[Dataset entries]
===============
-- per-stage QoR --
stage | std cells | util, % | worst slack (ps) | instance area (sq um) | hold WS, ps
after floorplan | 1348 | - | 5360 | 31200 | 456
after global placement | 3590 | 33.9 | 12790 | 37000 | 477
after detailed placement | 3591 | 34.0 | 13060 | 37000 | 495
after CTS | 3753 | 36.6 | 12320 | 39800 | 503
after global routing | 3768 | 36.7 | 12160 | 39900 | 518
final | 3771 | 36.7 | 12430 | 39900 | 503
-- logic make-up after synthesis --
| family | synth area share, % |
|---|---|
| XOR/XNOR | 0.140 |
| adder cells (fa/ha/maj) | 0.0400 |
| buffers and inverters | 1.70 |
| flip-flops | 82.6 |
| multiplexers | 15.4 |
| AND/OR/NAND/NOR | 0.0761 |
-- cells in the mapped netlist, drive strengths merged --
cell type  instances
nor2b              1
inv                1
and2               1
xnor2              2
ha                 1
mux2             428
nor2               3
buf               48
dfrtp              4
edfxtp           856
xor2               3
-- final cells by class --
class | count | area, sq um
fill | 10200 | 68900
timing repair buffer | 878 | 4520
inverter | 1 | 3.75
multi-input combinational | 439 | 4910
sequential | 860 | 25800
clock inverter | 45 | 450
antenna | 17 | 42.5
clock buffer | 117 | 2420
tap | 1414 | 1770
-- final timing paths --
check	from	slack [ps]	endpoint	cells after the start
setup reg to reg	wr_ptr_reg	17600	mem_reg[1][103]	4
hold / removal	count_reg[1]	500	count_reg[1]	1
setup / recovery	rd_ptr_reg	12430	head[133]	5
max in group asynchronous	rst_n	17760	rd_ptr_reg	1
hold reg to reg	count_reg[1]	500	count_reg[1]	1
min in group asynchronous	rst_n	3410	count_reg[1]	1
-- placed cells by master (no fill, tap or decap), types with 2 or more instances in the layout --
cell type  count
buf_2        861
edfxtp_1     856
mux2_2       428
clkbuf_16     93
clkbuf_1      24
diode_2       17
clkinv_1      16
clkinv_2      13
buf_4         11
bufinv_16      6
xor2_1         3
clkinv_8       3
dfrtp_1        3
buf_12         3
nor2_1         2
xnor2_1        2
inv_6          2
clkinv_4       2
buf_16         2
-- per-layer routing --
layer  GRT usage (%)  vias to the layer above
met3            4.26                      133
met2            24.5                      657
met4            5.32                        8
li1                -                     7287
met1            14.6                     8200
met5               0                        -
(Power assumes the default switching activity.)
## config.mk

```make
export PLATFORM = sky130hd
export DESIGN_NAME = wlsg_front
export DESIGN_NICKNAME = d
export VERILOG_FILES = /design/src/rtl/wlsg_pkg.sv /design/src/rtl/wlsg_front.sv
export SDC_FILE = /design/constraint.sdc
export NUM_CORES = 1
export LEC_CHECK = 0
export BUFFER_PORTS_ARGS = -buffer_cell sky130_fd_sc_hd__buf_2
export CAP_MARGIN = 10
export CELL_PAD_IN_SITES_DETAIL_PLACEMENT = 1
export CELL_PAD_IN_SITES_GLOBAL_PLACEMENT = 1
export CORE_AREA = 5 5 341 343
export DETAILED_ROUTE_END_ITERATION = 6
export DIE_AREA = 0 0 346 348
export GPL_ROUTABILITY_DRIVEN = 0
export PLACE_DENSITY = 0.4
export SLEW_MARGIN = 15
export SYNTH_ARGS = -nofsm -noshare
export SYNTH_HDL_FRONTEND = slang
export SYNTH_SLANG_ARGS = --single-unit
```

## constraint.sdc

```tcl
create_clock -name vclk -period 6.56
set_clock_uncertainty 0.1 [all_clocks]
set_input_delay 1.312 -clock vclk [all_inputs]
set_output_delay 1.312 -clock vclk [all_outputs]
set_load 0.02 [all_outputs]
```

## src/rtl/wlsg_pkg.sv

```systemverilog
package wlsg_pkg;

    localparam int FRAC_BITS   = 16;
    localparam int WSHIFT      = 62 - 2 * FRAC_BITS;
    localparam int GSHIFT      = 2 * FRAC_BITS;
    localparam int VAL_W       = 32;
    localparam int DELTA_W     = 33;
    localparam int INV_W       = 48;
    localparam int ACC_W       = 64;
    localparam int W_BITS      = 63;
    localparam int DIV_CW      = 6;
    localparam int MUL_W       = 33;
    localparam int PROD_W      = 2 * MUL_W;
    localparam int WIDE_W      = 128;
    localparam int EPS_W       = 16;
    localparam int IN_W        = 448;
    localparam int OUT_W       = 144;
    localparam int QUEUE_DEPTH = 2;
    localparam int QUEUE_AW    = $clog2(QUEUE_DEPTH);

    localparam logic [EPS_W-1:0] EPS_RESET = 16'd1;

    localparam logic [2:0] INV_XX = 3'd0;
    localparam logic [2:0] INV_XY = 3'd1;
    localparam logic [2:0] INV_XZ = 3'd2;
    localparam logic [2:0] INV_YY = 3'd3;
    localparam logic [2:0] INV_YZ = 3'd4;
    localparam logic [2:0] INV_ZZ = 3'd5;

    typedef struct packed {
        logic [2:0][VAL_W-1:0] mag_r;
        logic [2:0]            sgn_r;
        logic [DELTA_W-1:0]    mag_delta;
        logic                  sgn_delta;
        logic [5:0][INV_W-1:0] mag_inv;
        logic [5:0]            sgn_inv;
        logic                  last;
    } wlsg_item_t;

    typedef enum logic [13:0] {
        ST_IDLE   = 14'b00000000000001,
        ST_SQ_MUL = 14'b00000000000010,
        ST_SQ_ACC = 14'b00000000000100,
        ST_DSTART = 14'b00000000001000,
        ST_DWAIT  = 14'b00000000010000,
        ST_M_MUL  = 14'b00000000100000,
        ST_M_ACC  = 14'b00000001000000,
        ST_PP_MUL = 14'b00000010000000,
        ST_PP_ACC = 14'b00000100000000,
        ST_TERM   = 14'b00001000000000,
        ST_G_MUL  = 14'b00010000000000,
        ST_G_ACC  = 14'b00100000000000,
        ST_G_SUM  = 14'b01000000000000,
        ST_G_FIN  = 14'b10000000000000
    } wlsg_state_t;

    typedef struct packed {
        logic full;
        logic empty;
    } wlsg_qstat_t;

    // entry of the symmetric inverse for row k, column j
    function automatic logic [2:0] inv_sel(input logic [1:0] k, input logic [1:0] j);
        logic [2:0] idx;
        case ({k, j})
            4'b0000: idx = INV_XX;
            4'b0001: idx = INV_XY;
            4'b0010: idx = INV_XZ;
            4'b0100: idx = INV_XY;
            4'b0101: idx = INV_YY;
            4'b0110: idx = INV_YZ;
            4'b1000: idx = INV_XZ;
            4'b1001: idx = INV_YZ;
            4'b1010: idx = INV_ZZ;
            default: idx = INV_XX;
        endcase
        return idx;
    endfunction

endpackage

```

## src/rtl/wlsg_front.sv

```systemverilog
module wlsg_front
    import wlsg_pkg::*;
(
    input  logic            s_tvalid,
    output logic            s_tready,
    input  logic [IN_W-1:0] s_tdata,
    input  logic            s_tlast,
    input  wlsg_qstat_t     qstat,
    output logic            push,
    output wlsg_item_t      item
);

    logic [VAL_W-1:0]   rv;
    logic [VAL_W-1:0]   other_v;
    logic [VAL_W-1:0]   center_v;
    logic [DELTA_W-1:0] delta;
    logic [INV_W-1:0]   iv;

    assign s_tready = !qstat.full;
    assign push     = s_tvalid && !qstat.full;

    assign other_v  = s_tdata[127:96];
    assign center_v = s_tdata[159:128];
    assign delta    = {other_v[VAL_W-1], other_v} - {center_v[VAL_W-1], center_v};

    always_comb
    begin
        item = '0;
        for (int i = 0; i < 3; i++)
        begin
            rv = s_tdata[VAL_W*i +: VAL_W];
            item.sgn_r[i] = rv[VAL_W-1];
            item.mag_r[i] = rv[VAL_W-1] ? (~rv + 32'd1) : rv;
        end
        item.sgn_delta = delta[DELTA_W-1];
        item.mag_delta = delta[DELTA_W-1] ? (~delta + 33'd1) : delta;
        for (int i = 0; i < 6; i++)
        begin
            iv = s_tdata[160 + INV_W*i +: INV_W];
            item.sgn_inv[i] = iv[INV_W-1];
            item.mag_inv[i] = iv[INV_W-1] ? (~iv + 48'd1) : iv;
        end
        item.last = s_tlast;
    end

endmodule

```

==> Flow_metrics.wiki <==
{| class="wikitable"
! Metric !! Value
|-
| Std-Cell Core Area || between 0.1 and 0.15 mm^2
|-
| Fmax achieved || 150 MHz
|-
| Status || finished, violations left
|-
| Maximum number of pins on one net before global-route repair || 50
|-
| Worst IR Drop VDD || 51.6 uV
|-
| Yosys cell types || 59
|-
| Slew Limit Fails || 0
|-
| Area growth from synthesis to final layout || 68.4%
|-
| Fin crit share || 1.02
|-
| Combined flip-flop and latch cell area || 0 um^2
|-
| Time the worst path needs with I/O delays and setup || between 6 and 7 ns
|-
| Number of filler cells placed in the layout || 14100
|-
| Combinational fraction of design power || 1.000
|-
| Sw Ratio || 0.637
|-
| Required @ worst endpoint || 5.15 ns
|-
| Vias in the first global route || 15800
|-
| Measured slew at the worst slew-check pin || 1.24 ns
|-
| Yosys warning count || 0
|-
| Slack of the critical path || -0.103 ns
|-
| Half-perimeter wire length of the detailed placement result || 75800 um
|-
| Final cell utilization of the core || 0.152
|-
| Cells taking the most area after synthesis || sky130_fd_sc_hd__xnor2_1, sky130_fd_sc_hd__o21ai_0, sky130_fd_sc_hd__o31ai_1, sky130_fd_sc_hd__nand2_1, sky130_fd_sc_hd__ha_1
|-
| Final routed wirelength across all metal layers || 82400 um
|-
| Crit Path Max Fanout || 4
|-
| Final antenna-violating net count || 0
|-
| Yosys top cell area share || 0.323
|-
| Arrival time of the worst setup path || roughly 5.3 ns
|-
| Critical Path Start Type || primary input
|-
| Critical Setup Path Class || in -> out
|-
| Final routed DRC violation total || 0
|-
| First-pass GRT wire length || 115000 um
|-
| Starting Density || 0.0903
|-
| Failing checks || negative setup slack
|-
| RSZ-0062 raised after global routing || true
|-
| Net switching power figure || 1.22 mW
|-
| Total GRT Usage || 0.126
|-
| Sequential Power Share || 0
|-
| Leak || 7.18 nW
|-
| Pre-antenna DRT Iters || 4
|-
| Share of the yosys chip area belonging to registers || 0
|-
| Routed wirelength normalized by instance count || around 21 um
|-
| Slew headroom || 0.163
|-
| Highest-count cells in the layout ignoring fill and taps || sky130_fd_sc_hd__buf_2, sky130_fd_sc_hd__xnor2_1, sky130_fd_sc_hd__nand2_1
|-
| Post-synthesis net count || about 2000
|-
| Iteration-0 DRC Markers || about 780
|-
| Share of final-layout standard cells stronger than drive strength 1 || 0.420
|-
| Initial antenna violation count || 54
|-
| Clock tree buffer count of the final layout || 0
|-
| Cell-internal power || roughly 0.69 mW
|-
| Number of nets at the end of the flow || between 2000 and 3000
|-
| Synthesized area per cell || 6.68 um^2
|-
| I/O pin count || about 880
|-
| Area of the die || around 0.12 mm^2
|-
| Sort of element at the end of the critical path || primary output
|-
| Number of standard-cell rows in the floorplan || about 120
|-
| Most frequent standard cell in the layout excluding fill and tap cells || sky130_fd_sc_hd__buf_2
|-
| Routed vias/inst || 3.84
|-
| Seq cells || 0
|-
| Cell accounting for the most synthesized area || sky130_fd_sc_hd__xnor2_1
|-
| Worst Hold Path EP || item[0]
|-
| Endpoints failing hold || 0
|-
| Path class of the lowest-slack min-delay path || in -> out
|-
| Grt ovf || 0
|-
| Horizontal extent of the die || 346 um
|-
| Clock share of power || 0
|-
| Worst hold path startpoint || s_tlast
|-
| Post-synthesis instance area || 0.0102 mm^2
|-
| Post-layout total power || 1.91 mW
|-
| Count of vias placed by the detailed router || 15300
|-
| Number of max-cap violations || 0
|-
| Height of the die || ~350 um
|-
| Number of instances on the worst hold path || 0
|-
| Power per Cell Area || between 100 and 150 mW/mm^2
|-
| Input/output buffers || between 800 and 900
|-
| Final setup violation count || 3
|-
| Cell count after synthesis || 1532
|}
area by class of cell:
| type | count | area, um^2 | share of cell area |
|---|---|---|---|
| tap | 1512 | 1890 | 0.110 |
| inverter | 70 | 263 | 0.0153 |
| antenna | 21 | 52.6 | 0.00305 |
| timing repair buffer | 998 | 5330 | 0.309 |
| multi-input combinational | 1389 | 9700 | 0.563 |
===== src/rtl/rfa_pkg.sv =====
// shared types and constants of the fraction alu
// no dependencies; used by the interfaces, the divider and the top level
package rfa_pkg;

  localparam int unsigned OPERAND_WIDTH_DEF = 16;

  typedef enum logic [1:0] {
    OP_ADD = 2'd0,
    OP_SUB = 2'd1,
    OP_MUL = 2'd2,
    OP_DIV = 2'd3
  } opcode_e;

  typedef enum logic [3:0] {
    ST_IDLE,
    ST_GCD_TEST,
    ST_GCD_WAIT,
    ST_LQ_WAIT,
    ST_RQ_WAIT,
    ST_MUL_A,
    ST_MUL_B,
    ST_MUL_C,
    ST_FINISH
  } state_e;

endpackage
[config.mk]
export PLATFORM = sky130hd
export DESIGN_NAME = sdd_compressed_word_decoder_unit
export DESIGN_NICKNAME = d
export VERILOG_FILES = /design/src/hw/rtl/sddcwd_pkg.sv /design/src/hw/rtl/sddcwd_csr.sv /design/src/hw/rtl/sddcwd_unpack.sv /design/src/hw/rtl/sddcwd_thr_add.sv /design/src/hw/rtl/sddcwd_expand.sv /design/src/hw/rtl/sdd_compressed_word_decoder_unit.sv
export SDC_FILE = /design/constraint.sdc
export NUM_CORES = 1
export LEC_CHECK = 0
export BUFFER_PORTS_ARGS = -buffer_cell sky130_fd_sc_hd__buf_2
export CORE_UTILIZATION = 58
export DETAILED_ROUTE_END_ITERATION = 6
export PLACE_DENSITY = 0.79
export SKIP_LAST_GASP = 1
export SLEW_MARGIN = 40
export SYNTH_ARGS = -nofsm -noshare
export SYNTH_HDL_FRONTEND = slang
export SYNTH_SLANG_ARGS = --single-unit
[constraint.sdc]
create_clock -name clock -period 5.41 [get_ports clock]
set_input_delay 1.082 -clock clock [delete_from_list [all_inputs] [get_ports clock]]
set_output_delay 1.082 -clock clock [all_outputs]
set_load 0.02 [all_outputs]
===============
> AIM OF THE TASK:
If a line in the entries above holds "asynchronous", include it in the count; report nothing but the resulting number.

> SOLUTION TO THIS TASK:
2